Exercise aim:
Scan the material below for the word "tens", then copy every line in which it appears.

Information:
This design comes from an exercise in tuning for small area, a short achievable clock period and few clock cycles per item on the open sky130 flow, not from production work. No functional check of the RTL was part of any run shown here. Power and IR drop assume default switching activity.

==> flow/design.v <==
`default_nettype none
package vdc_pkg;
    localparam int ADC_W      = 10;
    localparam int ACC_W      = 13;    
    localparam int CNT_W      = 3;
    localparam int FUNC_W     = 2;
    localparam int SW_W       = 4;
    localparam int VAL_W      = 7;
    localparam int DUTY_W     = 7;
    localparam int SEG_W      = 8;
    localparam int PERIOD_W   = 16;
    localparam int PL_W       = 10;    
    localparam int OPD_W      = 11;    
    localparam int CFG_IDX_W  = 3;
    localparam int CFG_DATA_W = 16;
    localparam logic [PERIOD_W-1:0] PERIOD_RST = 16'd25000;
    localparam logic [DUTY_W-1:0]   LEVEL0_RST = 7'd3;
    localparam logic [DUTY_W-1:0]   LEVEL1_RST = 7'd15;
    localparam logic [DUTY_W-1:0]   LEVEL2_RST = 7'd40;
    localparam logic [DUTY_W-1:0]   LEVEL3_RST = 7'd90;
    localparam logic [ACC_W-1:0] ACC_BIAS = 13'd120;
    localparam logic [FUNC_W-1:0] FUNC_SAMPLE  = 2'd0;
    localparam logic [FUNC_W-1:0] FUNC_REFRESH = 2'd1;
    localparam logic [FUNC_W-1:0] FUNC_SWITCH  = 2'd2;
    localparam logic [FUNC_W-1:0] FUNC_NONE    = 2'd3;
    function automatic logic [SEG_W-2:0] glyph(input logic [3:0] d);
        case (d)
            4'd0:    glyph = 7'h77;
            4'd1:    glyph = 7'h41;
            4'd2:    glyph = 7'h3B;
            4'd3:    glyph = 7'h6B;
            4'd4:    glyph = 7'h4D;
            4'd5:    glyph = 7'h6E;
            4'd6:    glyph = 7'h7E;
            4'd7:    glyph = 7'h43;
            4'd8:    glyph = 7'h7F;
            4'd9:    glyph = 7'h6F;
            4'd10:   glyph = 7'h5F;
            4'd11:   glyph = 7'h7C;
            4'd12:   glyph = 7'h36;
            4'd13:   glyph = 7'h79;
            4'd14:   glyph = 7'h3E;
            default: glyph = 7'h1E;
        endcase
    endfunction
    function automatic logic [SEG_W-1:0] refresh_seg(input logic t, input logic [VAL_W-1:0] v);
        logic [15:0] x;
        logic [3:0]  tens;
        x = {9'd0, v};
        for (int i = 0; i < 7; i++) begin
            if (x[10:7] >= 4'd5)  x[10:7]  = x[10:7] + 4'd3;
            if (x[14:11] >= 4'd5) x[14:11] = x[14:11] + 4'd3;
            x = x << 1;
        end
        tens = x[15] ? x[14:11] + 4'd10 : x[14:11];
        refresh_seg = {t, glyph(t ? tens : x[10:7])};
    endfunction
endpackage
`default_nettype wire
`default_nettype none
import vdc_pkg::*;
module vdc_cfg (
    input  wire logic                    i_clk,
    input  wire logic                    i_rst_n,
    input  wire logic                    i_cfg_we,
    input  wire logic [CFG_IDX_W-1:0]    i_cfg_idx,
    input  wire logic [CFG_DATA_W-1:0]   i_cfg_data,
    input  wire logic                    i_rotate,
    output      logic [PERIOD_W-1:0]     o_period,
    output      logic [4*DUTY_W-1:0]     o_levels
);
    logic [PERIOD_W-1:0] r_period;
    logic [DUTY_W-1:0]   r_level0, r_level1, r_level2, r_level3;
    always_ff @(posedge i_clk) begin
        if (!i_rst_n) begin
            r_period <= PERIOD_RST;
            r_level0 <= LEVEL0_RST;
            r_level1 <= LEVEL1_RST;
            r_level2 <= LEVEL2_RST;
            r_level3 <= LEVEL3_RST;
        end else begin
            if (i_cfg_we && i_cfg_idx == 3'd0) r_period <= i_cfg_data;
            else if (i_rotate)                 r_period <= {r_period[PERIOD_W-2:0], r_period[PERIOD_W-1]};
            if (i_cfg_we && i_cfg_idx == 3'd1) r_level0 <= i_cfg_data[DUTY_W-1:0];
            if (i_cfg_we && i_cfg_idx == 3'd2) r_level1 <= i_cfg_data[DUTY_W-1:0];
            if (i_cfg_we && i_cfg_idx == 3'd3) r_level2 <= i_cfg_data[DUTY_W-1:0];
            if (i_cfg_we && i_cfg_idx == 3'd4) r_level3 <= i_cfg_data[DUTY_W-1:0];
        end
    end
    assign o_period = r_period;
    assign o_levels = {r_level3, r_level2, r_level1, r_level0};
endmodule
`default_nettype wire
`default_nettype none
import vdc_pkg::*;
module vdc_state (
    input  wire logic                 i_clk,
    input  wire logic                 i_rst_n,
    input  wire logic                 i_load,
    input  wire logic [FUNC_W-1:0]    i_func,
    input  wire logic [PL_W-1:0]      i_pl,
    output      logic [FUNC_W-1:0]    o_op,
    output      logic [OPD_W-1:0]     o_opd
);
    logic [ACC_W-1:0]  r_acc;      
    logic [CNT_W-1:0]  r_count;
    logic              r_volt;     
    logic [FUNC_W-1:0] r_op;
    logic [OPD_W-1:0]  r_opd;
    logic [ACC_W:0]    w_acc_sum;
    logic              w_sample, w_last;
    assign w_acc_sum = (ACC_W+1)'(r_acc) + (ACC_W+1)'(i_pl);
    assign w_sample  = (i_func == FUNC_SAMPLE) && r_volt;
    assign w_last    = (r_count == 3'd7);
    always_ff @(posedge i_clk) begin
        if (!i_rst_n) begin
            r_acc   <= ACC_BIAS;
            r_count <= '0;
            r_volt  <= 1'b1;
        end else if (i_load) begin
            if (w_sample) begin
                r_acc   <= w_last ? ACC_BIAS : w_acc_sum[ACC_W-1:0];
                r_count <= r_count + 3'd1;
            end
            if (i_func == FUNC_SWITCH && i_pl[9:8] != 2'd3)
                r_volt <= (i_pl[9:8] == 2'd0);
        end
    end
    always_ff @(posedge i_clk) begin
        if (i_load) begin
            if (i_func == FUNC_SAMPLE) begin
                r_op  <= (w_sample && w_last) ? FUNC_SAMPLE : FUNC_NONE;
                r_opd <= w_acc_sum[ACC_W:3];
            end else begin
                r_op  <= i_func;
                r_opd <= OPD_W'(i_pl);
            end
        end
    end
    assign o_op  = r_op;
    assign o_opd = r_opd;
endmodule
`default_nettype wire
`default_nettype none
import vdc_pkg::*;
module vdc_out (
    input  wire logic                 i_clk,
    input  wire logic                 i_rst_n,
    input  wire logic                 i_load,
    input  wire logic [FUNC_W-1:0]    i_op,
    input  wire logic [OPD_W-1:0]     i_opd,
    input  wire logic                 i_period_we,   
    input  wire logic [PERIOD_W-1:0]  i_period,
    output      logic                 o_busy,
    output      logic [SEG_W-1:0]     o_seg,
    output      logic [DUTY_W-1:0]    o_duty,
    output      logic [VAL_W-1:0]     o_value,
    output      logic [PERIOD_W-1:0]  o_compare
);
    logic [VAL_W-1:0]  r_value;
    logic              r_toggle;
    logic [DUTY_W-1:0] r_duty;
    logic [SEG_W-1:0]  r_seg;      
    logic [PERIOD_W:0] r_q;
    logic [PERIOD_W-1:0] r_qp;
    logic [6:0]        r_rem;
    logic [5:0]        w_a;
    logic [4:0]        w_b;
    logic              w_ge1;
    logic [VAL_W-1:0]  w_avg_val;
    assign w_a       = i_opd[10:5];
    assign w_b       = i_opd[4:0];
    assign w_ge1     = w_a[5] || (w_b >= ~w_a[4:0]);
    assign w_avg_val = (w_a == 6'd31 && w_b == 5'd31) ? 7'd33 : VAL_W'(w_a) + VAL_W'(w_ge1);
    logic [1:0]        w_mode;
    logic [DUTY_W-1:0] w_lv;
    logic              w_lv_zero, w_lv_full;
    assign w_mode    = i_opd[9:8];
    assign w_lv      = i_opd[DUTY_W-1:0];
    assign w_lv_zero = (w_lv == 7'd0);
    assign w_lv_full = (w_lv >= 7'd100);
    logic w_sw, w_set0, w_setp, w_start;
    assign w_sw    = i_load && (i_op == FUNC_SWITCH);
    assign w_set0  = w_sw && (w_mode == 2'd0 || (w_mode == 2'd2 && w_lv_zero));
    assign w_setp  = w_sw && (w_mode == 2'd1 || (w_mode == 2'd2 && w_lv_full));
    assign w_start = i_period_we || (w_sw && w_mode == 2'd2 && !w_lv_zero && !w_lv_full);
    always_ff @(posedge i_clk) begin
        if (!i_rst_n) begin
            r_value  <= '0;
            r_toggle <= 1'b0;
            r_duty   <= '0;
            r_seg    <= '0;
        end else if (i_load) begin
            case (i_op)
                FUNC_SAMPLE: r_value <= w_avg_val;
                FUNC_REFRESH: begin
                    r_toggle <= !r_toggle;
                    r_seg    <= vdc_pkg::refresh_seg(r_toggle, r_value);
                end
                FUNC_SWITCH: case (w_mode)
                    2'd0: r_duty <= 7'd0;
                    2'd1: r_duty <= 7'd100;
                    2'd2: begin
                        r_duty  <= w_lv_full ? 7'd100 : w_lv;
                        r_value <= w_lv;
                    end
                    default: ;
                endcase
                default: ;
            endcase
        end
    end
    logic [8:0] w_t;
    logic [1:0] w_k;
    logic [8:0] w_rem;
    assign o_busy = !r_q[PERIOD_W];
    assign w_t    = {1'b0, r_rem, 1'b0} + (i_period[PERIOD_W-1] ? {2'b00, r_duty} : 9'd0);
    always_comb begin
        if (w_t >= 9'd200) begin
            w_k   = 2'd2;
            w_rem = w_t - 9'd200;
        end else if (w_t >= 9'd100) begin
            w_k   = 2'd1;
            w_rem = w_t - 9'd100;
        end else begin
            w_k   = 2'd0;
            w_rem = w_t;
        end
    end
    always_ff @(posedge i_clk) begin
        if (!i_rst_n) begin
            r_q <= {1'b1, {PERIOD_W{1'b0}}};
        end else if (w_start) begin
            r_q <= {{PERIOD_W{1'b0}}, 1'b1};
        end else if (w_set0) begin
            r_q <= {1'b1, {PERIOD_W{1'b0}}};
        end else if (w_setp) begin
            r_q <= {1'b1, i_period};
        end else if (o_busy) begin
            r_q <= (w_k == 2'd2) ? {r_qp, 1'b0} : {r_q[PERIOD_W-1:0], w_k[0]};
        end
    end
    always_ff @(posedge i_clk) begin
        if (w_start) begin
            r_qp  <= 16'd2;
            r_rem <= '0;
        end else if (o_busy) begin
            r_qp  <= (w_k == 2'd0) ? {r_q[PERIOD_W-2:0], 1'b1} : {r_qp[PERIOD_W-2:0], w_k[1]};
            r_rem <= w_rem[6:0];
        end
    end
    assign o_seg     = r_seg;
    assign o_duty    = r_duty;
    assign o_value   = r_value;
    assign o_compare = r_q[PERIOD_W-1:0];
endmodule
`default_nettype wire
`default_nettype none
import vdc_pkg::*;
module voltmeter_display_controller_core (
    input  wire logic                           i_clk,
    input  wire logic                           i_rst_n,
    input  wire logic                           i_cfg_we,
    input  wire logic [vdc_pkg::CFG_IDX_W-1:0]  i_cfg_idx,
    input  wire logic [vdc_pkg::CFG_DATA_W-1:0] i_cfg_data,
    input  wire logic                           i_in_valid,
    output      logic                           o_in_ready,
    input  wire logic [vdc_pkg::FUNC_W-1:0]     i_in_func,
    input  wire logic [9:0]                     i_in_sample,
    input  wire logic [vdc_pkg::SW_W-1:0]       i_in_switches,
    output      logic                           o_out_valid,
    input  wire logic                           i_out_ready,
    output      logic [vdc_pkg::SEG_W-1:0]      o_out_segments,
    output      logic                           o_out_digit_high,
    output      logic [vdc_pkg::DUTY_W-1:0]     o_out_duty_percent,
    output      logic [vdc_pkg::PERIOD_W-1:0]   o_out_compare_count,
    output      logic [vdc_pkg::VAL_W-1:0]      o_out_shown_value
);
    logic [PERIOD_W-1:0]  w_period;
    logic [4*DUTY_W-1:0]  w_levels;
    logic                 w_busy;
    logic                 r_m_valid, r_k_valid, r_p_valid, r_s_pend;
    logic                 w_take, w_adv1, w_adv2;
    assign o_out_valid = r_s_pend && !w_busy;
    assign w_adv2      = r_p_valid && !w_busy && (!r_s_pend || i_out_ready);
    assign w_adv1      = r_m_valid && (!r_p_valid || w_adv2);
    assign o_in_ready  = !r_k_valid;
    assign w_take      = i_in_valid && !r_k_valid;
    always_ff @(posedge i_clk) begin
        if (!i_rst_n) begin
            r_m_valid <= 1'b0;
            r_k_valid <= 1'b0;
            r_p_valid <= 1'b0;
            r_s_pend  <= 1'b0;
        end else begin
            if (w_adv1) begin
                r_m_valid <= r_k_valid || w_take;
                r_k_valid <= 1'b0;
            end else if (w_take) begin
                r_m_valid <= 1'b1;
                r_k_valid <= r_m_valid;
            end
            if (w_adv1)      r_p_valid <= 1'b1;
            else if (w_adv2) r_p_valid <= 1'b0;
            if (w_adv2)                          r_s_pend <= 1'b1;
            else if (o_out_valid && i_out_ready) r_s_pend <= 1'b0;
        end
    end
    logic [FUNC_W-1:0]    r_m_func,  r_k_func;
    logic [PL_W-1:0]      r_m_pl,    r_k_pl;
    logic [PL_W-1:0]      w_in_pl;
    logic [DUTY_W-1:0]    w_in_lv;
    assign w_in_lv = w_levels[i_in_switches[3:2]*DUTY_W +: DUTY_W];
    assign w_in_pl = (i_in_func == FUNC_SWITCH) ? {i_in_switches[1:0], 1'b0, w_in_lv}
                                                : i_in_sample;
    always_ff @(posedge i_clk) begin
        if (w_adv1 ? !r_k_valid : !r_m_valid) begin
            r_m_func <= i_in_func;
            r_m_pl   <= w_in_pl;
        end else if (w_adv1) begin
            r_m_func <= r_k_func;
            r_m_pl   <= r_k_pl;
        end
        if (!r_k_valid) begin
            r_k_func <= i_in_func;
            r_k_pl   <= w_in_pl;
        end
    end
    logic w_period_we;
    assign w_period_we = i_cfg_we && (i_cfg_idx == 3'd0);
    vdc_cfg u_cfg (
        .i_clk      (i_clk),
        .i_rst_n    (i_rst_n),
        .i_cfg_we   (i_cfg_we),
        .i_cfg_idx  (i_cfg_idx),
        .i_cfg_data (i_cfg_data),
        .i_rotate   (w_busy),
        .o_period   (w_period),
        .o_levels   (w_levels)
    );
    logic [FUNC_W-1:0]   w_op;
    logic [OPD_W-1:0]    w_opd;
    logic [SEG_W-1:0]    w_seg;
    logic [DUTY_W-1:0]   w_duty;
    logic [VAL_W-1:0]    w_value;
    logic [PERIOD_W-1:0] w_compare;
    vdc_state u_state (
        .i_clk      (i_clk),
        .i_rst_n    (i_rst_n),
        .i_load     (w_adv1),
        .i_func     (r_m_func),
        .i_pl       (r_m_pl),
        .o_op       (w_op),
        .o_opd      (w_opd)
    );
    vdc_out u_out (
        .i_clk       (i_clk),
        .i_rst_n     (i_rst_n),
        .i_load      (w_adv2),
        .i_op        (w_op),
        .i_opd       (w_opd),
        .i_period_we (w_period_we),
        .i_period    (w_period),
        .o_busy      (w_busy),
        .o_seg       (w_seg),
        .o_duty      (w_duty),
        .o_value     (w_value),
        .o_compare   (w_compare)
    );
    assign o_out_segments      = w_seg;
    assign o_out_digit_high    = w_seg[SEG_W-1];
    assign o_out_duty_percent  = w_duty;
    assign o_out_compare_count = w_compare;
    assign o_out_shown_value   = w_value;
endmodule
`default_nettype wire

Solution for this problem:
        logic [3:0]  tens;
        tens = x[15] ? x[14:11] + 4'd10 : x[14:11];
        refresh_seg = {t, glyph(t ? tens : x[10:7])};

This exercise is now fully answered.